The crackdown, known by the Latin title Traditionis Custodes, riled conservatives and became one of the most divisive acts of Francis’s 12-year papacy. Many traditionalists loyal to Rome who oppose the restrictions are sympathetic to the SSPX, viewing it as the collateral damage of a wider campaign against traditional liturgy.
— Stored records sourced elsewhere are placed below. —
Background: an optimization exercise with open tools, aiming at small area, a short achievable clock period and few clock cycles per item. Do not read the settings as production practice.
Only simulation tests tie the RTL to the original design; equivalence was not proved.
Power is estimated from default activity; no workload was simulated.

**flow/run.sh**
```bash
#!/bin/bash
# synth_recipe.tcl (not shown) runs the flow's synth.tcl, then flattens the netlist and writes it again
# the make line also repeats each setting of config.mk as NAME=value (left out here)
make -C /OpenROAD-flow-scripts/flow DESIGN_CONFIG=/design/flow/config.mk WORK_HOME=/design/flow/orfs CLKGATE_MAP_FILE= SYNTH_SCRIPT=/design/flow/synth_recipe.tcl finish
```
**flow/config.mk**
```make
export PLATFORM = sky130hd
export DESIGN_NAME = paula_interp
export DESIGN_NICKNAME = paula_interp
export VERILOG_FILES = /design/flow/design.v
export SDC_FILE = /design/flow/constraint.sdc
export NUM_CORES = 4
export LEC_CHECK = 0
export ABC_AREA = 1
export CAP_MARGIN = 20
export CORE_MARGIN = 2
export CORE_UTILIZATION = 40
export SLEW_MARGIN = 20
```
**flow/constraint.sdc**
```tcl
create_clock -name core_clock -period 22.0 [get_ports {clk}]
set_input_delay 4.4000 -clock core_clock [delete_from_list [all_inputs] [get_ports {clk}]]
set_output_delay 4.4000 -clock core_clock [all_outputs]
set_load 0.01 [all_outputs]
```
**flow/design.v**
```verilog
module pi_ksadd #(parameter W = 16, parameter L = 5) (
    input  wire [W-1:0] a,
    input  wire [W-1:0] b,
    input  wire         ci,
    output wire [W-1:0] s,
    output wire         co
);
    wire [W-1:0] p0 = a ^ b;
    wire [W-1:0] g0 = a & b;
    wire [W-1:0] gg [0:L];
    wire [W-1:0] pp [0:L];
    assign gg[0] = {g0[W-1:1], g0[0] | (p0[0] & ci)};
    assign pp[0] = p0;
    genvar l, i;
    generate
        for (l = 0; l < L; l = l + 1) begin : lev
            for (i = 0; i < W; i = i + 1) begin : bit_
                if (i >= (1 << l)) begin : op
                    assign gg[l+1][i] = gg[l][i] | (pp[l][i] & gg[l][i - (1 << l)]);
                    assign pp[l+1][i] = pp[l][i] & pp[l][i - (1 << l)];
                end else begin : pass
                    assign gg[l+1][i] = gg[l][i];
                    assign pp[l+1][i] = pp[l][i];
                end
            end
        end
    endgenerate
    wire [W-1:0] c = {gg[L][W-2:0], ci};
    assign s  = p0 ^ c;
    assign co = gg[L][W-1];
endmodule
module paula_interp (
    input  wire        clk,
    input  wire        rst,
    input  wire        start,
    output wire        ready,
    output reg         done,
    input  wire [1:0]  mode,
    input  wire [31:0] cur,
    input  wire [31:0] last0,
    input  wire [27:0] vol,
    input  wire [63:0] per,
    input  wire [63:0] evt,
    input  wire [27:0] sevt,
    input  wire [7:0]  adk,
    output reg  [15:0] left,
    output reg  [15:0] right
);
    localparam M_NEAREST = 2'd0;
    localparam M_LINEAR  = 2'd1;
    localparam M_CRUX    = 2'd2;
    localparam M_ANTI    = 2'd3;
    localparam V_ZERO = 2'd0;
    localparam V_PV   = 2'd1;
    localparam V_SV   = 2'd2;
    localparam V_DIV  = 2'd3;
    localparam P_IDLE  = 3'd0;
    localparam P_MUL   = 3'd1;
    localparam P_ROWS  = 3'd2;
    localparam P_CATCH = 3'd3;
    localparam P_TAIL  = 3'd4;
    reg        cv;
    reg [1:0]  c_mode;
    reg [31:0] c_cur, c_last;
    reg [27:0] c_vol;
    reg [63:0] c_per, c_evt;
    reg [27:0] c_sevt;
    reg [7:0]  c_adk;
    reg        ready_r;
    assign ready = ready_r;
    always @(posedge clk) begin
        if (ready_r) begin
            c_mode <= mode;
            c_cur  <= cur;
            c_last <= last0;
            c_vol  <= vol;
            c_per  <= per;
            c_evt  <= evt;
            c_sevt <= sevt;
            c_adk  <= adk;
        end
    end
    wire eng_free  = (phase == P_IDLE) || (phase == P_TAIL);
    wire eng_free1 = (phase == P_IDLE) || (cnt <= 5'd2);
    wire load      = cv && eng_free;
    reg [2:0]  phase;
    reg [4:0]  cnt;         
    reg [2:0]  mc;          
    reg [3:0]  rc;          
    reg [1:0]  w_mode;
    reg        mlast;       
    wire [2:0] mcm1 = mc - 3'd1;
    reg        done1;
    wire [29:0] s3 = {2'b00, c_sevt} + {1'b0, c_sevt, 1'b0};
    wire        s_big = |c_sevt[27:16];      
    reg  zero_in;           
    wire [3:0] div_c, ldiv_c, lt1_c, lt2_c, e16_c, e12_c;
    wire [15:0] v_c [0:3];
    wire [3:0]  f_c;        
    wire any_div = |div_c;
    wire need24  = |(ldiv_c & ~lt2_c);
    wire need16  = |(ldiv_c & ~lt1_c);
    wire big16   = |(div_c & e16_c);
    wire big12   = |(div_c & e12_c);
    wire [3:0] lin_rc = need24 ? 4'd12 : need16 ? 4'd8 : 4'd4;
    wire [3:0] mul_m  = big16 ? 4'd8 : big12 ? 4'd6 : 4'd4;
    reg  [4:0] n_occ;
    always @(*) begin
        if (c_mode == M_LINEAR)
            n_occ = (|ldiv_c) ? {1'b0, lin_rc} + 5'd1 : 5'd1;
        else if (!any_div || c_mode == M_NEAREST)
            n_occ = 5'd1;
        else case (c_mode)
            M_LINEAR: n_occ = {1'b0, lin_rc} + 5'd1;
            M_CRUX:   n_occ = 5'd7;
            default:  n_occ = {1'b0, mul_m} + 5'd8;
        endcase
    end
    genvar c;
    generate
        for (c = 0; c < 4; c = c + 1) begin : ch
            wire signed [7:0] s  = c_cur[8*c +: 8];
            wire signed [7:0] p  = c_last[8*c +: 8];
            wire        [6:0] vl = c_vol[7*c +: 7];
            wire       [15:0] pr = c_per[16*c +: 16];
            wire       [15:0] ev = c_evt[16*c +: 16];
            wire            mute = c_adk[c] | c_adk[c + 4];
            wire signed [14:0] pv_n = p * $signed({1'b0, vl});
            wire signed [8:0]  sp   = s - p;
            wire signed [8:0]  ps   = p - s;
            wire               dn_n = sp[8];
            wire        [7:0]  asp  = dn_n ? ps[7:0] : sp[7:0];
            wire [13:0] pp0 = vl[0] ? {6'd0, asp}        : 14'd0;
            wire [13:0] pp1 = vl[1] ? {5'd0, asp, 1'd0}  : 14'd0;
            wire [13:0] pp2 = vl[2] ? {4'd0, asp, 2'd0}  : 14'd0;
            wire [13:0] pp3 = vl[3] ? {3'd0, asp, 3'd0}  : 14'd0;
            wire [13:0] pp4 = vl[4] ? {2'd0, asp, 4'd0}  : 14'd0;
            wire [13:0] pp5 = vl[5] ? {1'd0, asp, 5'd0}  : 14'd0;
            wire [13:0] pp6 = vl[6] ? {asp, 6'd0}        : 14'd0;
            wire [13:0] wsA = pp0 ^ pp1 ^ pp2;
            wire [13:0] wcA = {(pp0[12:0] & pp1[12:0]) | (pp0[12:0] & pp2[12:0]) | (pp1[12:0] & pp2[12:0]), 1'b0};
            wire [13:0] wsB = pp3 ^ pp4 ^ pp5;
            wire [13:0] wcB = {(pp3[12:0] & pp4[12:0]) | (pp3[12:0] & pp5[12:0]) | (pp4[12:0] & pp5[12:0]), 1'b0};
            wire [13:0] wsC = wsA ^ wcA ^ wsB;
            wire [13:0] wcC = {(wsA[12:0] & wcA[12:0]) | (wsA[12:0] & wsB[12:0]) | (wcA[12:0] & wsB[12:0]), 1'b0};
            wire [13:0] wsD = wcB ^ pp6 ^ wsC;
            wire [13:0] wcD = {(wcB[12:0] & pp6[12:0]) | (wcB[12:0] & wsC[12:0]) | (pp6[12:0] & wsC[12:0]), 1'b0};
            wire [13:0] wsE = wsD ^ wcD ^ wcC;
            wire [13:0] wcE = {(wsD[12:0] & wcD[12:0]) | (wsD[12:0] & wcC[12:0]) | (wcD[12:0] & wcC[12:0]), 1'b0};
            wire [13:0] md_n;
            wire        md_co;
            pi_ksadd #(14, 4) u_md (.a(wsE), .b(wcE), .ci(1'b0), .s(md_n), .co(md_co));
            wire               zmd  = (vl == 7'd0) || (s == p);
            wire [16:0] e;
            wire        e_co;
            pi_ksadd #(17, 5) u_e (.a({1'b0, pr}), .b({1'b1, ~ev}), .ci(1'b1), .s(e), .co(e_co));
            wire lt1 = !e[16] && (e[15:0] != 16'd0);           
            wire e_le0 = !lt1;
            wire [18:0] a1 = {3'b000, pr};
            wire [18:0] b1 = {3'b111, ~ev};
            wire [18:0] c1 = {3'b111, ~c_sevt[15:0]};
            wire [18:0] x1 = a1 ^ b1 ^ c1;
            wire [18:0] y1 = {(a1[17:0] & b1[17:0]) | (a1[17:0] & c1[17:0]) | (b1[17:0] & c1[17:0]), 1'b0};
            wire [18:0] t1;
            wire        t1c;
            pi_ksadd #(19, 5) u_t1 (.a(x1), .b(y1 | 19'd1), .ci(1'b1), .s(t1), .co(t1c));
            wire e_geS = !s_big && !t1[18];
            wire [19:0] a2 = {4'b0000, pr};
            wire [19:0] b2 = {4'b1111, ~ev};
            wire [19:0] c2 = {4'b1111, ~c_sevt[15:0]};
            wire [19:0] f2 = {3'b111, ~c_sevt[15:0], 1'b1};
            wire [19:0] x2 = a2 ^ b2 ^ c2;
            wire [19:0] y2 = {(a2[18:0] & b2[18:0]) | (a2[18:0] & c2[18:0]) | (b2[18:0] & c2[18:0]), 1'b1};
            wire [19:0] x3 = x2 ^ y2 ^ f2;
            wire [19:0] y3 = {(x2[18:0] & y2[18:0]) | (x2[18:0] & f2[18:0]) | (y2[18:0] & f2[18:0]), 1'b0};
            wire [19:0] t2;
            wire        t2c;
            pi_ksadd #(20, 5) u_t2 (.a(x3), .b(y3 | 20'd1), .ci(1'b1), .s(t2), .co(t2c));
            wire r1_geI = !s_big && !t2[19];
            wire ev_ltS = s_big || (ev < c_sevt[15:0]);
            reg [1:0] vs_n;
            always @(*) begin
                case (c_mode)
                    M_NEAREST: vs_n = V_SV;
                    M_LINEAR:  vs_n = V_DIV;
                    M_CRUX:    vs_n = (ev_ltS || r1_geI) ? V_SV : e_le0 ? V_PV : V_DIV;
                    default:   vs_n = e_le0 ? V_PV : e_geS ? V_SV : V_DIV;
                endcase
                if (vs_n == V_DIV && zmd)
                    vs_n = V_PV;
                if (mute)
                    vs_n = V_ZERO;
            end
            assign div_c[c] = (vs_n == V_DIV);
            assign ldiv_c[c] = !mute && !zmd;
            assign lt1_c[c] = lt1;
            assign lt2_c[c] = (pr[15:8] != 8'd0) || (ev[15:8] < pr[7:0]);
            assign e16_c[c] = |e[15:12];
            assign e12_c[c] = |e[11:8];
            reg [44:0] p_n;
            always @(*) begin
                case (c_mode)
                    M_LINEAR: p_n = need24 ? {29'd0, ev} :
                                    need16 ? {21'd0, ev, 8'd0} :
                                             {13'd0, ev, 16'd0};
                    M_CRUX:   p_n = {12'd0, e, 16'd0};
                    default:  p_n = {29'd0, e[15:0]};
                endcase
            end
            wire [28:0] dv_n = (c_mode == M_LINEAR) ? {13'd0, pr} :
                               (c_mode == M_CRUX)   ? s3[28:0] : {1'b0, c_sevt};
            reg signed [14:0] pv;
            reg        [13:0] md;
            reg        [28:0] dv;
            reg        [44:0] P;
            reg        [29:0] acc;
            reg        [1:0]  chk;      
            reg               t_lin, t_crux, t_anti, t_sv, t_zero, t_neg;
            wire [29:0] t = {P[43:16], P[15:14] & {2{~zero_in}}};
            wire [29:0] t1s, t2s, t3s;
            wire        g1, g2;
            pi_ksadd #(30, 5) u_s1 (.a(t), .b(~{1'b0, dv}),        .ci(1'b1), .s(t1s), .co(g1));
            pi_ksadd #(30, 5) u_s2 (.a(t), .b(~{dv[28:0], 1'b0}),  .ci(1'b1), .s(t2s), .co(g2));
            wire [29:0] m1 = ~{1'b0, dv};
            wire [29:0] m2 = ~{dv[28:0], 1'b0};
            wire [29:0] k3 = t ^ m1 ^ m2;
            wire [29:0] j3 = {(t[28:0] & m1[28:0]) | (t[28:0] & m2[28:0]) | (m1[28:0] & m2[28:0]), 1'b1};
            wire        h3;
            pi_ksadd #(30, 5) u_s3 (.a(k3), .b(j3), .ci(1'b1), .s(t3s), .co(h3));
            wire        g3 = h3 & ((t[29] & m1[29]) | (t[29] & m2[29]) | (m1[29] & m2[29]));
            wire [1:0]  qrow = g3 ? 2'd3 : g2 ? 2'd2 : g1 ? 2'd1 : 2'd0;
            wire [28:0] rn   = g3 ? t3s[28:0] : g2 ? t2s[28:0] : g1 ? t1s[28:0] : t[28:0];
            wire [44:0] prow = {rn, P[13:0], qrow};
            wire [29:0] o0  = {acc[27:0], 2'b00};
            wire [29:0] o1  = chk[1] ? {15'd0, md, 1'b0} : 30'd0;
            wire [29:0] o2  = chk[0] ? {16'd0, md} : 30'd0;
            wire [29:0] sx  = o0 ^ o1 ^ o2;
            wire [29:0] cy  = {(o0[28:0] & o1[28:0]) | (o0[28:0] & o2[28:0]) | (o1[28:0] & o2[28:0]), 1'b0};
            wire [29:0] acc_n;
            wire        acc_co;
            pi_ksadd #(30, 5) u_acc (.a(sx), .b(cy), .ci(1'b0), .s(acc_n), .co(acc_co));
            always @(posedge clk) begin
                if (load) begin
                    pv    <= pv_n;
                    md    <= md_n;
                    dv    <= dv_n;
                    P     <= p_n;
                    acc   <= 30'd0;
                    chk   <= (c_mode != M_ANTI) ? 2'b00 :
                             big16 ? e[15:14] : big12 ? e[11:10] : e[7:6];
                    t_lin  <= (vs_n == V_DIV) && (c_mode == M_LINEAR);
                    t_crux <= (vs_n == V_DIV) && (c_mode == M_CRUX);
                    t_anti <= (vs_n == V_DIV) && (c_mode == M_ANTI);
                    t_sv   <= (vs_n == V_SV);
                    t_zero <= (vs_n == V_ZERO);
                    t_neg  <= dn_n && vs_n[1];
                end else begin
                    acc   <= acc_n;
                    if (phase == P_MUL)
                        chk <= P[2*mcm1 +: 2];
                    else if (phase == P_ROWS && zero_in)
                        chk <= qrow;
                    else
                        chk <= 2'b00;
                    if (mlast)
                        P <= {13'd0, acc_n, 2'b00};
                    else if (phase == P_ROWS)
                        P <= prow;
                end
            end
            wire        nz = |P[44:16];
            reg  [27:0] ta0, ta1, ta2;
            always @(*) begin
                ta0 = 28'd0;
                ta1 = 28'd0;
                ta2 = 28'd0;
                ta0 = ({28{t_sv}}   & {md, 12'd0})
                    | ({28{t_lin}}  & {acc[21:0], 6'd0})
                    | ({28{t_crux}} & {acc[25:0], 2'd0})
                    | ({28{t_anti}} & {2'd0, P[13:0], 11'd0, nz});
                ta1 = ({28{t_lin  & chk[1]}} & {9'd0, md, 5'd0})
                    | ({28{t_crux & chk[1]}} & {13'd0, md, 1'b0});
                ta2 = ({28{t_lin  & chk[0]}} & {10'd0, md, 4'd0})
                    | ({28{t_crux & chk[0]}} & {14'd0, md});
            end
            wire        neg = t_neg;
            wire [27:0] mk  = {28{neg}};
            wire [27:0] u0  = {{(28-27){pv[14]}}, pv, 12'd0};
            wire [27:0] u1  = ta0 ^ mk;
            wire [27:0] u2  = ta1 ^ mk;
            wire [27:0] u3  = ta2 ^ mk;
            wire [27:0] ts1  = u0 ^ u1 ^ u2;
            wire [27:0] tc1  = {(u0[26:0] & u1[26:0]) | (u0[26:0] & u2[26:0]) | (u1[26:0] & u2[26:0]), neg};
            wire [27:0] ts2  = ts1 ^ tc1 ^ u3;
            wire [27:0] tc2  = {(ts1[26:0] & tc1[26:0]) | (ts1[26:0] & u3[26:0]) | (tc1[26:0] & u3[26:0]), neg};
            wire [27:0] U;
            wire        uco;
            pi_ksadd #(28, 5) u_u (.a(ts2), .b(tc2), .ci(neg), .s(U), .co(uco));
            reg  [15:0] vr;
            reg         fr;
            always @(posedge clk) begin
                vr <= t_zero ? 16'd0 : U[27:12];
                fr <= t_anti && nz && U[27];
            end
            assign v_c[c] = vr;
            assign f_c[c] = fr;
        end
    endgenerate
    always @(posedge clk) begin
        if (load) begin
            mlast   <= 1'b0;
            zero_in <= (c_mode == M_CRUX) || (lin_rc == 4'd4);
        end else begin
            mlast   <= (phase == P_MUL) && (mc == 3'd1);
            zero_in <= (w_mode == M_CRUX) ||
                       ((w_mode == M_LINEAR) && (phase == P_ROWS) && (rc <= 4'd5));
        end
    end
    wire [15:0] l_n = v_c[0] + v_c[3] + {15'd0, f_c[0]} + {15'd0, f_c[3]};
    wire [15:0] r_n = v_c[1] + v_c[2] + {15'd0, f_c[1]} + {15'd0, f_c[2]};
    always @(posedge clk) begin
        left  <= l_n;
        right <= r_n;
        if (rst) begin
            cv      <= 1'b0;
            ready_r <= 1'b1;
            done1   <= 1'b0;
            done    <= 1'b0;
            phase   <= P_IDLE;
            cnt     <= 5'd0;
        end else begin
            cv      <= ready_r ? start : (cv && !eng_free);
            done1   <= (phase == P_TAIL);
            done    <= done1;
            if (load)
                ready_r <= !(start && ready_r) || (n_occ == 5'd1);
            else if (cv)
                ready_r <= eng_free1;
            else
                ready_r <= !(start && ready_r) || eng_free1;
            if (cnt != 5'd0)
                cnt <= cnt - 5'd1;
            if (load) begin
                w_mode <= c_mode;
                cnt    <= n_occ;
                mc     <= big16 ? 3'd7 : big12 ? 3'd5 : 3'd3;
                rc     <= (c_mode == M_CRUX) ? 4'd6 : lin_rc;
                if (!any_div || c_mode == M_NEAREST)
                    phase <= P_TAIL;
                else if (c_mode == M_ANTI)
                    phase <= P_MUL;
                else
                    phase <= P_ROWS;
            end else begin
                case (phase)
                    P_MUL: begin
                        mc <= mc - 3'd1;
                        if (mc == 3'd0) begin
                            phase <= P_ROWS;
                            rc    <= 4'd7;
                        end
                    end
                    P_ROWS: begin
                        rc <= rc - 4'd1;
                        if (rc == 4'd1)
                            phase <= P_TAIL;
                    end
                    default: phase <= P_IDLE;
                endcase
            end
        end
    end
endmodule
```
==> results.yml, run 1 <==
run_status:
  status: "finished clean"
synthesis:
  ys_ff_latch: 898
  synth_top_area_share_pct: 18.9
  ys_types: 79
  synth_area_um2: 105000
  async_reset_ff_share_pct: 0
  syn-instance-count: 13300
  yosysMostFrequentCell: "nand2_1"
  yosys.area.top_type: "edfxtp_1"
  synth.avg_cell_area_um2: 7.93
  netlist_top_cells_area: "edfxtp_1, ha_1, fa_1"
  yosysWarnings: 7
  synthTopCellsByCount: "nand2_1, inv_1, ha_1"
  syn-num-nets: 15500
  yosysSeqAreaShare_pct: 23.4
  ys.flop_type: "edfxtp_1"
  synth-edff-count: 664
sta:
  drv_slew: 0
  hold_viol_final: 0
  slew_headroom_pct: 16.6
  setup_violations: 0
  finalSetupTns_ns: 0
  max_clock_freq_ghz: 0.138
  rsz0062_at_grt: "false"
  skew_ns: 0.0628
  finalCriticalPeriod_ns: 7.24
  worstMarginPinSlew_ns: 1.25
  min_period_over_period_pct: 32.9
cts:
  cts_num_sinks: 898
  cts_hold_buf: 0
  clk_latency_ns: 0.84
  clk_pin_slew_worst_paths_ns: 0.06
  ctsRootBufferMaster: "clkbuf_16"
  clk_path_buf_depth: 3
  cts_tree: "yes"
  h-tree-depth: 3
  cts_post_setup_buffers_inserted: 0
  cts.repair.resized: 0
  cts_inserted_buffers: 111
worst_setup_path:
  path_class: "reg2reg"
  arrival_ns: 7.78
  required_ns: 22.54
  reg2reg_slack_ns: 14.76
  rr_worst_depth: 32
  cp_slowest_cell: "fa_1"
  startpoint_type: "flip-flop"
  endpoint_kind: "flip-flop"
  cp_max_fo: 9
  cpPeakStageDelay_ns: 0.56
die:
  io_pins: 295
  die_w_um: 517
  die_h_um: 517
  core_um2: 262000
  start_util_pct: 40.2
  fp.dieArea_um2: 268000
  rows: 188
min_path:
  min_path_cells: 2
  hold_path.class: "reg2reg"
detailed_routing:
  via_per_inst: 5.51
  wl_per_cell_um: 23.1
  wl_mm: 394
  dr_total_vias: 94200
  route.detailed.drc: 0
  first_iter_violations: 9027
  ant_nets: 0
  drt-pass1-iter-count: 6
run:
  cap_violations: 0
cells_and_area:
  multi_input_area_um2: 71100
  stdcell_area_um2: 116000
  nNetsFinal: 15700
  drive_above_1_share_pct: 3.66
  fill_cells: 26500
  seq_area_um2: 24600
  area_delta_synth_final_pct: 10.2
global_routing:
  grt.total_usage_pct: 29.2
  antenna_found_initial: 20
  grt_max_degree: 136
  grt-ovfl-total: 0
  grt_pass1_vias: 91500
  grt_pass1_wl_mm: 584
place:
  placed_cell_area_um2: 112000
  place_congestion: 1.02
  port_buffers: 294
  dp_hpwl_mm: 317
power_and_ir_drop:
  switching_power_mw: 5.25
  switching_share_pct: 47.4
  p_clk_share_pct: 17.6
  p_seq_share_pct: 23.8
  p_int_mw: 5.84
  powerDensity_nw_per_um2: 95.5
  vdd_ir_drop_max_mv: 0.0955
  combPwrFrac_pct: 58.6
  leakagePower_nw: 55.8
  power_mw: 11.1
-- area by class of cell --
class	instances	area share (%)
Clock buffer	142	2.64
Antenna cell	13	0.0280
Multi-Input combinational cell	9817	61.2
Timing Repair Buffer	402	3.25
Sequential cell	898	21.2
Clock inverter	66	0.614
Tap cell	3515	3.79
Inverter	2237	7.24
-- final timing paths --
kind                   start      endpoint
setup reg to reg  c_last[16]  ch[2].md[13]
setup / recovery  c_last[16]  ch[2].md[13]
hold reg to reg     phase[2]         done1
hold / removal      phase[2]         done1
-- per-layer routing --
layer | part of all wire [%] | vias up | global-route usage [%]
li1 | - | 44600 | -
met1 | 40 | 44700 | 36.5
met2 | 45 | 3867 | 46.5
met3 | 8.1 | 1048 | 6.00
met4 | 7.1 | 20 | 17.3
met5 | 0.045 | - | 0.180
-- worst max-delay path, delay by kind of cell (launching register included) --
kind | cells | cell delay [ns]
buf+inv | 5 | 0.36
fa+ha+maj | 7 | 2.96
flops | 1 | 0.51
simple gates | 9 | 0.92
compound gates | 8 | 1.40
xor+xnor | 3 | 0.86
-- layout by cell type, fill, tap and decap left out, types with 115 or more instances in the layout --
cell type / n
dfxtp_1: 232
o211ai_1: 148
clkdlybuf4s50_1: 294
nand3_1: 450
xnor2_1: 208
fa_1: 705
nand2_1: 2268
ha_1: 1271
xor2_1: 587
nor2_1: 968
clkbuf_16: 115
a21oi_1: 1127
inv_1: 2201
o21ai_0: 800
o22ai_1: 245
edfxtp_1: 664
nor3_1: 136
-- sequential cells by signal, summed over array words and instances (netlist names), 28 cells and up --
name / count
ch.vr: 64
ch.dv: 77
ch.md: 56
ch.acc: 112
c_per: 64
c_last: 32
c_evt: 64
ch.P: 180
ch.pv: 60
c_cur: 32
c_sevt: 28
c_vol: 28
-- power groups by stage --
stage | clock network [mW] | registers, mW | logic, mW
floorplan | 0 | 2.48 | 4.69
CTS | 1.98 | 2.63 | 6.47
global placement | 0 | 2.66 | 6.38
detailed placement | 0 | 2.66 | 6.43
finish | 1.95 | 2.63 | 6.50
global route | 2.04 | 2.65 | 7.41
-- cells by family after synthesis --
family                     count (synthesis)  synth area share [%]
buffers and inverters                   2579                  9.27
DFF                                      898                  23.4
AOI/OAI and AO/OA                       2853                  15.5
and+or+nand+nor                         4161                  16.4
adders and majority gates               1977                  28.5
muxes                                     27                 0.273
xor gates and xnor gates                 799                  6.66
The traditionalist blog Rorate Caeli wrote Wednesday that Francis’s crackdown had actually created the “crisis” the SSPX now laments. “Traditionalists fully understand the need for respect for authority; but we cannot have both at the same time: a stated will to destroy the traditional Roman Liturgy forever (Traditionis custodes) and a complete prohibition of means to salvage that,” the blog wrote. It called on the Vatican to “make clear that Traditional Catholics are once again welcomed and loved in the church” by restoring the pre-2021 status quo.

The Vatican’s statement appeared to close the door on any such reversal, describing the planned consecrations as a schismatic act. If the SSPX goes ahead, the July 1 ceremony would be the most serious rupture with Rome since Lefebvre’s initial break nearly four decades ago and would leave Leo facing an open split with a growing parallel church at the outset of his reign.